Brasileiros empurrados para a pobreza
A alta dos custos da saúde tem impactos econômicos e sociais: a cada ano, mais de 10 milhões de brasileiros são empurrados para a pobreza por causa desses gastos, de acordo com o Banco Mundial. Para especialistas, a conjunção de fatores, que incluem altos preços de produtos básicos para a sobrevivência, como os medicamentos, o empobrecimento da população e a indisponibilidade de recursos na rede pública, é uma mistura perigosa que “explode” nas mãos do Judiciário em um aumento vertiginoso de ações.
O empobrecimento detectado pela pesquisa tem uma explicação simples, como mostra o economista da Fundação Instituto de Pesquisa Aplicada (Ipead) Diogo Santos: “Esses aumentos dos custos da saúde geram também uma diminuição do orçamento disponível das famílias para gastos com outras despesas”, pondera ele.

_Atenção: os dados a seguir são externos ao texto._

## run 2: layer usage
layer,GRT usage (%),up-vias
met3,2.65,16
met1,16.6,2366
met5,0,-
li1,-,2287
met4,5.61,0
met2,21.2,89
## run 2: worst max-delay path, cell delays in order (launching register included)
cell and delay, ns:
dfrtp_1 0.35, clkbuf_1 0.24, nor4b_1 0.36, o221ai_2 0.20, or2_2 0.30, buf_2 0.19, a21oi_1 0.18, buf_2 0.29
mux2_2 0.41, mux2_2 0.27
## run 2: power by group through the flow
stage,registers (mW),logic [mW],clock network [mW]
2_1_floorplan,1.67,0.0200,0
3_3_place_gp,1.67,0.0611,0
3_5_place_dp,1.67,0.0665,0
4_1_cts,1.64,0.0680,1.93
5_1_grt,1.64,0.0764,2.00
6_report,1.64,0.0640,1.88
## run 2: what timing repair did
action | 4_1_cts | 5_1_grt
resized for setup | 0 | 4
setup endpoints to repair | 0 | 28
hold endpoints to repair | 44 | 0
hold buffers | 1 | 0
$ cat src/rtl/dff_gate_enable_ctrl.sv
// Enable generator for a clock-gated D flip-flop: watches d_in for activity, gates
// after a programmable quiet run, and counts the edges spent gated.
module dff_gate_enable_ctrl #(
  parameter int unsigned IDLE_CYCLES = 4,
  parameter int unsigned CNT_W       = 16,
  parameter int unsigned IDLE_W      = 8
) (
  input  logic             clk,
  input  logic             rst,
  input  logic             d_in,
  input  logic             force_on,
  input  logic             clr_cnt,
  output logic             enable,
  output logic             wake,
  output logic [1:0]       state_o,
  output logic [CNT_W-1:0] gated_cnt
);

  typedef enum logic [1:0] {
    ST_ACTIVE  = 2'd0,
    ST_HOLDOFF = 2'd1,
    ST_GATED   = 2'd2
  } state_t;

  localparam logic [IDLE_W-1:0] IDLE_LAST = IDLE_W'(IDLE_CYCLES - 1);
  localparam logic [CNT_W-1:0]  CNT_MAX   = '1;

  state_t            state, state_n;
  logic [IDLE_W-1:0] idle_cnt, idle_cnt_n;
  logic              d_prev;
  logic              wake_n;
  logic              act;

  assign act     = d_in ^ d_prev;
  assign state_o = state;

  // Next-state: force_on has priority over data activity.
  always_comb begin
    state_n    = state;
    idle_cnt_n = idle_cnt;
    wake_n     = 1'b0;
    if (force_on) begin
      state_n    = ST_ACTIVE;
      idle_cnt_n = '0;
      wake_n     = (state == ST_GATED);
    end else begin
      case (state)
        ST_ACTIVE: begin
          if (act) begin
            idle_cnt_n = '0;
          end else if (IDLE_CYCLES == 1) begin
            state_n = ST_GATED;
          end else begin
            state_n    = ST_HOLDOFF;
            idle_cnt_n = IDLE_W'(1);
          end
        end
        ST_HOLDOFF: begin
          if (act) begin
            state_n    = ST_ACTIVE;
            idle_cnt_n = '0;
          end else if (idle_cnt == IDLE_LAST) begin
            state_n    = ST_GATED;
            idle_cnt_n = '0;
          end else begin
            idle_cnt_n = idle_cnt + IDLE_W'(1);
          end
        end
        ST_GATED: begin
          if (act) begin
            state_n = ST_ACTIVE;
            wake_n  = 1'b1;
          end
        end
        default: begin
          state_n    = ST_ACTIVE;
          idle_cnt_n = '0;
        end
      endcase
    end
  end

  // Registered state, outputs and the saturating gated-edge counter.
  always_ff @(posedge clk) begin
    if (!rst) begin
      state     <= ST_ACTIVE;
      idle_cnt  <= '0;
      d_prev    <= 1'b0;
      enable    <= 1'b1;
      wake      <= 1'b0;
      gated_cnt <= '0;
    end else begin
      state    <= state_n;
      idle_cnt <= idle_cnt_n;
      d_prev   <= d_in;
      enable   <= (state_n != ST_GATED);
      wake     <= wake_n;
      if (clr_cnt) begin
        gated_cnt <= '0;
      end else if ((state == ST_GATED) && (gated_cnt != CNT_MAX)) begin
        gated_cnt <= gated_cnt + CNT_W'(1);
      end
    end
  end

endmodule
### src/rtl/product_bcd_converter_if.sv
// Handshake bundle between the product source and the BCD converter.
//   start  : request a conversion of binary (master -> slave)
//   binary : unsigned value to convert      (master -> slave)
//   ready  : converter idle, start accepted (slave -> master)
//   valid  : one-cycle result strobe        (slave -> master)
//   bcd    : packed BCD digits, MSD on top  (slave -> master)
//   blank  : per-digit leading-zero mask    (slave -> master)
interface product_bcd_converter_if #(
   parameter int unsigned WIDTH  = 8,
   parameter int unsigned DIGITS = 3
) ();

   logic                  start;
   logic [WIDTH-1:0]      binary;
   logic                  ready;
   logic                  valid;
   logic [4*DIGITS-1:0]   bcd;
   logic [DIGITS-1:0]     blank;

   modport master (
      output start, binary,
      input  ready, valid, bcd, blank
   );

   modport slave (
      input  start, binary,
      output ready, valid, bcd, blank
   );

endinterface
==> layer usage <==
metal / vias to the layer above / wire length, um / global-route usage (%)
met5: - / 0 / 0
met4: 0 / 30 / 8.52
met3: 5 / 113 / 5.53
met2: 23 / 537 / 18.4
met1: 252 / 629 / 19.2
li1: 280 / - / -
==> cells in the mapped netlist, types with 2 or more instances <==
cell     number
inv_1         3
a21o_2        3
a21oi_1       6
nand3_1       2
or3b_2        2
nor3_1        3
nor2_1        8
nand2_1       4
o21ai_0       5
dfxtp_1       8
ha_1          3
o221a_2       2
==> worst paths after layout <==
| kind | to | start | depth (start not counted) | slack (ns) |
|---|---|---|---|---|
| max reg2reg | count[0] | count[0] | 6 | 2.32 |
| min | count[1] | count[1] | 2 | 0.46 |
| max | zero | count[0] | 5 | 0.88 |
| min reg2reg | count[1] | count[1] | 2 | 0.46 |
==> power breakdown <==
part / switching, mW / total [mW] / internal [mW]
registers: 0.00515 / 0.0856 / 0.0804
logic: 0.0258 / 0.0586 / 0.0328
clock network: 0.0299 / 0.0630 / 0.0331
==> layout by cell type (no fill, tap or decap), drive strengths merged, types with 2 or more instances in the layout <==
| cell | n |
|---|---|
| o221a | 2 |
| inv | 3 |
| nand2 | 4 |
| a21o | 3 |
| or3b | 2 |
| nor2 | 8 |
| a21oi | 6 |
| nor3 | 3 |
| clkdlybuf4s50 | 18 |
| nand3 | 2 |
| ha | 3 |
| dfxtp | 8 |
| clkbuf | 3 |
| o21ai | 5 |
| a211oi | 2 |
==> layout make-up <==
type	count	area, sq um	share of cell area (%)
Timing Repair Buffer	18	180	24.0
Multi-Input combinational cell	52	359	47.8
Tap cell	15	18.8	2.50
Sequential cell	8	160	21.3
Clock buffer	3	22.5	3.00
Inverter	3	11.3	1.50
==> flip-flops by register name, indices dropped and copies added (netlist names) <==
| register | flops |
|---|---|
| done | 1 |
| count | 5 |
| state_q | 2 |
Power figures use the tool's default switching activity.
$ cat config.mk
export PLATFORM = sky130hd
export DESIGN_NAME = acc_sram_ctrl
export DESIGN_NICKNAME = d
export VERILOG_FILES = /design/src/rtl/acc_pkg.sv /design/src/rtl/acc_out_fifo.sv /design/src/rtl/acc_sram_ctrl.sv
export SDC_FILE = /design/constraint.sdc
export NUM_CORES = 1
export LEC_CHECK = 0
export BUFFER_PORTS_ARGS = -buffer_cell sky130_fd_sc_hd__buf_2
export CAP_MARGIN = 30
export CORE_MARGIN = 3
export CORE_UTILIZATION = 40
export CTS_CLUSTER_SIZE = 40
export DETAILED_ROUTE_END_ITERATION = 10
export GPL_TIMING_DRIVEN = 0
export SLEW_MARGIN = 20
export SYNTH_ARGS = -nofsm -noshare
export SYNTH_HDL_FRONTEND = slang
export SYNTH_SLANG_ARGS = --single-unit
$ cat constraint.sdc
create_clock -name clk -period 3.9 [get_ports clk]
set_input_delay 0.585 -clock clk [delete_from_list [all_inputs] [get_ports clk]]
set_output_delay 0.585 -clock clk [all_outputs]
set_load 0.05 [all_outputs]
==> src/rtl/perifericos_es_if.sv <==
// rtl/perifericos_es_if.sv - core-side data/address bus for the perifericos_es unit
interface perifericos_es_if;
  logic [15:0] direcciones;
  logic [15:0] datos_wr;
  logic        we;
  logic [15:0] datos_rd;
  logic        sel;

  // The core drives address, write data and strobe; it takes back read data and the hit flag.
  modport master (
    output direcciones,
    output datos_wr,
    output we,
    input  datos_rd,
    input  sel
  );

  // The peripheral decodes the address and answers with combinational read data.
  modport slave (
    input  direcciones,
    input  datos_wr,
    input  we,
    output datos_rd,
    output sel
  );
endinterface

Para o especialista, parte da solução do problema da saúde é econômica. “É muito importante que existam no país políticas ativas dos governos para desenvolver o complexo econômico industrial da saúde. Ou seja, expandir a produção, no Brasil, de bens ligados ao setor, como medicamentos. A medida pode ampliar a oferta dos serviços e ao mesmo tempo gerar emprego, desenvolvimento e melhorar o acesso da população à saúde ampla, de qualidade e gratuita”.
Números
Em Belo Horizonte, por exemplo, a alta dos preços de produtos e serviços ligados à saúde de outubro de 2020 a ssetembro de 2023 foi bem acima da inflação acumulada no período. Enquanto o IPCA, inflação medida pela Fundação Ipead, no período ficou eem 25,77% os produtos farmacêuticos encareceram em média 37,36%; os óculos e lentes, 45,8%; os planos de saúde, 25,74%; serviços médicos e dentários, 11,43%; e serviços laboratoriais e hospitalares, 41,17%.